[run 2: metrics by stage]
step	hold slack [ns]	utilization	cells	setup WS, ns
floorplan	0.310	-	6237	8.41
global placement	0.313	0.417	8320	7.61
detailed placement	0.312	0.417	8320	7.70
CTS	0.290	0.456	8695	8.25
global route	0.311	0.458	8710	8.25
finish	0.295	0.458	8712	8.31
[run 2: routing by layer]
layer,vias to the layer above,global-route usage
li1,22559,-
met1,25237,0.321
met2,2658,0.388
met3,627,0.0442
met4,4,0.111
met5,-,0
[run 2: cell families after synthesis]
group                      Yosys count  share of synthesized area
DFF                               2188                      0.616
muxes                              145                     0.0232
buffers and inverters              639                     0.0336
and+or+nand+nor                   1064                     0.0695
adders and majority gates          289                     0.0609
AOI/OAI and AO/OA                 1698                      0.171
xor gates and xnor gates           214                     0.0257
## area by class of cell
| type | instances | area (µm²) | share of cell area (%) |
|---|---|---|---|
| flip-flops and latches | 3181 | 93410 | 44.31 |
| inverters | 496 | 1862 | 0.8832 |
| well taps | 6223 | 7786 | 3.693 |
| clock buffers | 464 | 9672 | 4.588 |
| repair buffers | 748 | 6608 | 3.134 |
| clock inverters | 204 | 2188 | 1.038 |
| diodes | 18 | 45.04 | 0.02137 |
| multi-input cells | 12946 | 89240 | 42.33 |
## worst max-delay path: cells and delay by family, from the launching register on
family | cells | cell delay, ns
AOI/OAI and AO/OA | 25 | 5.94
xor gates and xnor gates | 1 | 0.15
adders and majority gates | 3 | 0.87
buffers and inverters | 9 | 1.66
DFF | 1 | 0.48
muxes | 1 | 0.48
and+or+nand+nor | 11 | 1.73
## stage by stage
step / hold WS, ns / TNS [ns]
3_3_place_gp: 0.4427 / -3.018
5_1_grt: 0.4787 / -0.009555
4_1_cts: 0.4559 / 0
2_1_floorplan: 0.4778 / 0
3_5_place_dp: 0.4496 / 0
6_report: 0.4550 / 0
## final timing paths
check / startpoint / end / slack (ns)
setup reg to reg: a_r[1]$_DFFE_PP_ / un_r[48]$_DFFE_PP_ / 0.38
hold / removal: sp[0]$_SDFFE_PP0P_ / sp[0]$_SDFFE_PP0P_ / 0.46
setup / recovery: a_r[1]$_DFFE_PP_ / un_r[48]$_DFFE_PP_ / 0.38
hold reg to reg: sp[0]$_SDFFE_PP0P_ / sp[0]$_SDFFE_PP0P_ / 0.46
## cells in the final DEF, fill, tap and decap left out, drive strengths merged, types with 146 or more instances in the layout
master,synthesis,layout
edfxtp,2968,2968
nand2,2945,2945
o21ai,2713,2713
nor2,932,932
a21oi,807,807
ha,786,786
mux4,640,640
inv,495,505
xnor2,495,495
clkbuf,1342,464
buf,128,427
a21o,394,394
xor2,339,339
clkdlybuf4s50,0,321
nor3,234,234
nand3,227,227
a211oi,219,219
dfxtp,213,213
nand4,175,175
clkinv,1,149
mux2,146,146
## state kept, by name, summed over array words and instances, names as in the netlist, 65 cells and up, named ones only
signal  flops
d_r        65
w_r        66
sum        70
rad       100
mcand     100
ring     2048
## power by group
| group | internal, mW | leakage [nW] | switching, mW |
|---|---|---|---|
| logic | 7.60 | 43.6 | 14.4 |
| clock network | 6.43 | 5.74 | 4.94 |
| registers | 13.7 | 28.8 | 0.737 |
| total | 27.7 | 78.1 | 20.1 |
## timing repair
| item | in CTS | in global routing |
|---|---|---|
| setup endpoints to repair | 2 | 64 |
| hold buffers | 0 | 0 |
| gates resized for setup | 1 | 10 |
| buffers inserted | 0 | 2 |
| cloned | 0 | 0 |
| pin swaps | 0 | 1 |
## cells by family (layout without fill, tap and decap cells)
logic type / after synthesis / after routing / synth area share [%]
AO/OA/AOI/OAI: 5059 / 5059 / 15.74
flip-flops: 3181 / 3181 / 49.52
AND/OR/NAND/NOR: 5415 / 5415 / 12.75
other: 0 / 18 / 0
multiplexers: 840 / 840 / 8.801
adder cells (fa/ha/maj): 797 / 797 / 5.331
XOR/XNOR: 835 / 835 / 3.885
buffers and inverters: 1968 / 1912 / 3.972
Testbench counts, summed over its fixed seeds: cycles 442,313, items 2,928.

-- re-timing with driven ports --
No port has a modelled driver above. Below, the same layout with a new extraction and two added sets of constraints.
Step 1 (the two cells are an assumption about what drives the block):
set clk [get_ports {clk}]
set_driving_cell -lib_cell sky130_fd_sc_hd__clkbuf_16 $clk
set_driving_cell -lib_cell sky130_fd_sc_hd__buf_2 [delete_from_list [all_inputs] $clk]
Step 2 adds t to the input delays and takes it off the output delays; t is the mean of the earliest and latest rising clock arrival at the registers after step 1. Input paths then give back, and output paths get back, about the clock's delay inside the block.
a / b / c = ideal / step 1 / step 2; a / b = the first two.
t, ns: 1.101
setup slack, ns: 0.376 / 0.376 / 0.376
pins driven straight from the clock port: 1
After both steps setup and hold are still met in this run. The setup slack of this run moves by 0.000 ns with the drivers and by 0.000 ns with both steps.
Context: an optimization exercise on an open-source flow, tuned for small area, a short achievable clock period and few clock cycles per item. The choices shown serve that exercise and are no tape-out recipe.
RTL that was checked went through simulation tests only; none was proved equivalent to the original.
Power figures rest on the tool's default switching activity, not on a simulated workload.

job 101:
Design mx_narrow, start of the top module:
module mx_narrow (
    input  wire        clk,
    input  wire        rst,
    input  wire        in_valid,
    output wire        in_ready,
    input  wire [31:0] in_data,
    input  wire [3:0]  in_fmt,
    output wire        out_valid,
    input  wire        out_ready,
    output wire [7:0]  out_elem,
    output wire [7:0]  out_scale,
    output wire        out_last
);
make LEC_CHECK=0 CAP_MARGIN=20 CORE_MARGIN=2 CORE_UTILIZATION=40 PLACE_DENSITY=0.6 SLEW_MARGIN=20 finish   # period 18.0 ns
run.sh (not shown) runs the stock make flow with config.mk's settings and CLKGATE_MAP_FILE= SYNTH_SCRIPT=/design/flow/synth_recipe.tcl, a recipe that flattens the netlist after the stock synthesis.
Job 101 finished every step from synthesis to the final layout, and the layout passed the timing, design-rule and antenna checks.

————

Task prompt: Given the records above, restate word for word only the lines starting at the one with "Step 1 (the" and ending at the one with "set_driving_cell -lib_cell sky130_fd_sc_hd__buf_2".

Solution to the problem:
Step 1 (the two cells are an assumption about what drives the block):
set clk [get_ports {clk}]
set_driving_cell -lib_cell sky130_fd_sc_hd__clkbuf_16 $clk
set_driving_cell -lib_cell sky130_fd_sc_hd__buf_2 [delete_from_list [all_inputs] $clk]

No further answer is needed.